*** Available records ***

**src/rtl/dmem_arb_pkg.sv**
```systemverilog
// Shared types and constants for the data-memory port arbiter.
// Widths here are fixed by the CPU31 memory bus.
package dmem_arb_pkg;

    localparam int DATA_W = 32;
    localparam int ADDR_W = 32;
    localparam int LEN_W  = 4;
    localparam int CD_W   = 8;

    localparam logic [ADDR_W-1:0] ADDR_STEP = 32'd4;

    typedef enum logic {
        S_CPU = 1'b0,
        S_DBG = 1'b1
    } arb_state_t;

endpackage

```
**src/rtl/dmem_port_mux.sv**
```systemverilog
// Combinational steering of the DMEM port between the core and the debug requester.
module dmem_port_mux
    import dmem_arb_pkg::*;
(
    input  arb_state_t        state,
    input  logic              cpu_dmem_ena,
    input  logic              cpu_dmem_w,
    input  logic [ADDR_W-1:0] cpu_dmem_addr,
    input  logic [DATA_W-1:0] cpu_dmem_wdata,
    input  logic              dbg_we,
    input  logic [ADDR_W-1:0] dbg_addr,
    input  logic [DATA_W-1:0] dbg_wdata,
    output logic              mem_ena,
    output logic              mem_w,
    output logic [ADDR_W-1:0] mem_addr,
    output logic [DATA_W-1:0] mem_wdata
);

    // While the debug side owns the port every core request is dropped.
    always_comb begin
        mem_ena   = cpu_dmem_ena;
        mem_w     = cpu_dmem_w;
        mem_addr  = cpu_dmem_addr;
        mem_wdata = cpu_dmem_wdata;
        if (state == S_DBG) begin
            mem_ena   = 1'b1;
            mem_w     = dbg_we;
            mem_addr  = dbg_addr;
            mem_wdata = dbg_wdata;
        end
    end

endmodule

```
**src/rtl/dmem_arbiter.sv**
```systemverilog
// Shares the DMEM port between the CPU31 core and a debug/host requester.
// Define DMEM_ARB_BURST_EN to honour dbg_len for multi-word read bursts.
module dmem_arbiter
    import dmem_arb_pkg::*;
#(
    parameter int CPU_MIN_CYCLES = 4
) (
    input  logic              clk,
    input  logic              rst,
    input  logic              cpu_run,
    output logic              cpu_ena,
    input  logic              cpu_dmem_ena,
    input  logic              cpu_dmem_w,
    input  logic              cpu_dmem_r,
    input  logic [ADDR_W-1:0] cpu_dmem_addr,
    input  logic [DATA_W-1:0] cpu_dmem_wdata,
    output logic [DATA_W-1:0] cpu_dmem_rdata,
    input  logic              dbg_req,
    input  logic              dbg_we,
    input  logic [ADDR_W-1:0] dbg_addr,
    input  logic [DATA_W-1:0] dbg_wdata,
    input  logic [LEN_W-1:0]  dbg_len,
    output logic              dbg_ack,
    output logic [DATA_W-1:0] dbg_rdata,
    output logic              dbg_busy,
    output logic              mem_ena,
    output logic              mem_w,
    output logic [ADDR_W-1:0] mem_addr,
    output logic [DATA_W-1:0] mem_wdata,
    input  logic [DATA_W-1:0] mem_rdata
);

    localparam logic [CD_W-1:0] CD_LOAD = CD_W'(CPU_MIN_CYCLES);

    arb_state_t        state_q;
    logic [CD_W-1:0]   cooldown_q;
    logic [ADDR_W-1:0] addr_q;
    logic              we_q;
    logic              dbg_ack_q;
    logic [DATA_W-1:0] dbg_rdata_q;
    logic              last_word;

    // The core's read strobe carries no information for a combinational DMEM.
    logic unused_cpu_r;
    assign unused_cpu_r = cpu_dmem_r;

`ifdef DMEM_ARB_BURST_EN
    logic [LEN_W-1:0] cnt_q;
    assign last_word = (cnt_q == '0);
`else
    logic unused_len;
    assign unused_len = ^dbg_len;
    assign last_word  = 1'b1;
`endif

    always_ff @(posedge clk or negedge rst) begin
        if (!rst) begin
            state_q     <= S_CPU;
            cooldown_q  <= '0;
            addr_q      <= '0;
            we_q        <= 1'b0;
            dbg_ack_q   <= 1'b0;
            dbg_rdata_q <= '0;
`ifdef DMEM_ARB_BURST_EN
            cnt_q       <= '0;
`endif
        end else begin
            dbg_ack_q <= 1'b0;
            case (state_q)
                S_CPU: begin
                    if (cooldown_q != '0) begin
                        cooldown_q <= cooldown_q - CD_W'(1);
                    end else if (dbg_req) begin
                        state_q <= S_DBG;
                        addr_q  <= dbg_addr;
                        we_q    <= dbg_we;
`ifdef DMEM_ARB_BURST_EN
                        cnt_q   <= dbg_we ? '0 : dbg_len;
`endif
                    end
                end
                S_DBG: begin
                    dbg_ack_q <= 1'b1;
                    if (!we_q) begin
                        dbg_rdata_q <= mem_rdata;
                    end
                    addr_q <= addr_q + ADDR_STEP;
                    if (last_word) begin
                        state_q    <= S_CPU;
                        cooldown_q <= CD_LOAD;
                    end
`ifdef DMEM_ARB_BURST_EN
                    else begin
                        cnt_q <= cnt_q - LEN_W'(1);
                    end
`endif
                end
                default: state_q <= S_CPU;
            endcase
        end
    end

    assign cpu_ena        = cpu_run & (state_q == S_CPU);
    assign dbg_busy       = (state_q == S_DBG);
    assign dbg_ack        = dbg_ack_q;
    assign dbg_rdata      = dbg_rdata_q;
    assign cpu_dmem_rdata = mem_rdata;

    dmem_port_mux u_port_mux (
        .state          (state_q),
        .cpu_dmem_ena   (cpu_dmem_ena),
        .cpu_dmem_w     (cpu_dmem_w),
        .cpu_dmem_addr  (cpu_dmem_addr),
        .cpu_dmem_wdata (cpu_dmem_wdata),
        .dbg_we         (we_q),
        .dbg_addr       (addr_q),
        .dbg_wdata      (dbg_wdata),
        .mem_ena        (mem_ena),
        .mem_w          (mem_w),
        .mem_addr       (mem_addr),
        .mem_wdata      (mem_wdata)
    );

endmodule

```
**config.mk**
```make
export PLATFORM = sky130hd
export DESIGN_NAME = dmem_arbiter
export DESIGN_NICKNAME = d
export VERILOG_FILES = /design/src/rtl/dmem_arb_pkg.sv /design/src/rtl/dmem_port_mux.sv /design/src/rtl/dmem_arbiter.sv
export SDC_FILE = /design/constraint.sdc
export NUM_CORES = 1
export LEC_CHECK = 0
export BUFFER_PORTS_ARGS = -buffer_cell sky130_fd_sc_hd__buf_2
export CORE_AREA = 4 4 117 119
export CTS_CLUSTER_DIAMETER = 120
export CTS_CLUSTER_SIZE = 20
export DETAILED_ROUTE_END_ITERATION = 10
export DIE_AREA = 0 0 121 123
export PLACE_DENSITY = 0.71
export SKIP_LAST_GASP = 1
export SYNTH_ARGS = -nofsm -noshare
export SYNTH_HDL_FRONTEND = slang
export SYNTH_SLANG_ARGS = --single-unit
```
**constraint.sdc**
```tcl
create_clock -name clk -period 2.65 [get_ports clk]
set_clock_uncertainty 0.2 [all_clocks]
set_input_delay 0.53 -clock clk [delete_from_list [all_inputs] [get_ports clk]]
set_output_delay 0.53 -clock clk [all_outputs]
set_load 0.01 [all_outputs]
```
Yosys cells after proc, flatten, opt, wreduce, memory -nomap -nowiden
Cells that the tools add are included.

word-level totals
  word-level logic and storage cells = 32
  output and inout port bits = 133
  input bits = 172
  register bits = 75

cells by class
  bitwise logic cells = 4
  reduce and logical (&&, ||, !) cells = 4
  eq/ne operators = 3
  $add $sub $neg = 2
  muxes and demuxes = 13

operators with widths
  cell                                              number
  2-to-1 mux 32 bit                                 4
  case mux 32 bit (2 select lines)                  1
  adder 32 x 3 -> 32 bit, second input constant     1
  case mux 8 bit (2 select lines)                   1
  2-to-1 mux 8 bit                                  1
  nonzero test 8 bit                                1
  subtractor 8 x 1 -> 8 bit, second input constant  1
  != test 2 bit, second input constant              3
  2-to-1 mux 1 bit                                  5
  AND reduction 2 bit                               2
  NOT 1 bit                                         3
  AND reduction 3 bit                               1
  case mux 1 bit (2 select lines)                   1
  AND 1 bit                                         1

Depth between registers and ports, before layout
Gate-level depths: netlist (run 1).

  word-level depth = 3
  gate-level depth with buffers = 7
  depth with buffers taken out = 6

Modules after synthesis
From an unflattened synthesis (run 1), not the netlist that was laid out.

second synthesis, totals
  cells, all modules = 472
  area total of the unflattened synthesis = 5088.6 µm²

modules (own cells, without submodules)
  module         instances  seq. area each (µm²)  area each (µm²)  cells an instance
  dmem_arbiter   1          1876.8                4137.7           399
  dmem_port_mux  1          0.0                   950.9            73

Least setup slack after synthesis (run 1)
OpenSTA, ideal clock, no wires.

  path type = register to output
  from = register state_q (netlist: dbg_busy)
  to = output mem_addr[0]
  buffers on the path = 2
  stages on the path, launching flop included = 4
  slack = 0.470 ns
  required time = 1.920 ns
  data arrival time = 1.450 ns
  cells stage by stage = dfrtp_1 -> clkbuf_1 -> clkbuf_1 -> mux2_2

on the way
  word-level cells in the longest chain between the ends = 1

RTL lines
  item                      RTL line             text
  start: declaration        dmem_arbiter.sv:35   arb_state_t state_q;
  start signal: assignment  dmem_arbiter.sv:58   state_q <= S_CPU;
  start signal: assignment  dmem_arbiter.sv:74   state_q <= S_DBG;
  start signal: assignment  dmem_arbiter.sv:89   state_q <= S_CPU;
  2-to-1 mux 32 bit         dmem_port_mux.sv:25  if (state == S_DBG) begin
  end: declaration          dmem_arbiter.sv:28   output logic [ADDR_W-1:0] mem_addr,

No other way between the ends.

Worst setup path after layout (run 1)
  from = register state_q (netlist: dbg_busy)
  to = output mem_wdata[21]

on the way
  word-level cells in the longest chain between the ends = 1

RTL lines
  item               RTL line             text
  2-to-1 mux 32 bit  dmem_port_mux.sv:25
  end: declaration   dmem_arbiter.sv:29   output logic [DATA_W-1:0] mem_wdata,

No other way between the ends.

*** End of Available records ***

Pick out the lines above that hold the string "text" and show them.

▶ Exercise solution:
  item                      RTL line             text
  item               RTL line             text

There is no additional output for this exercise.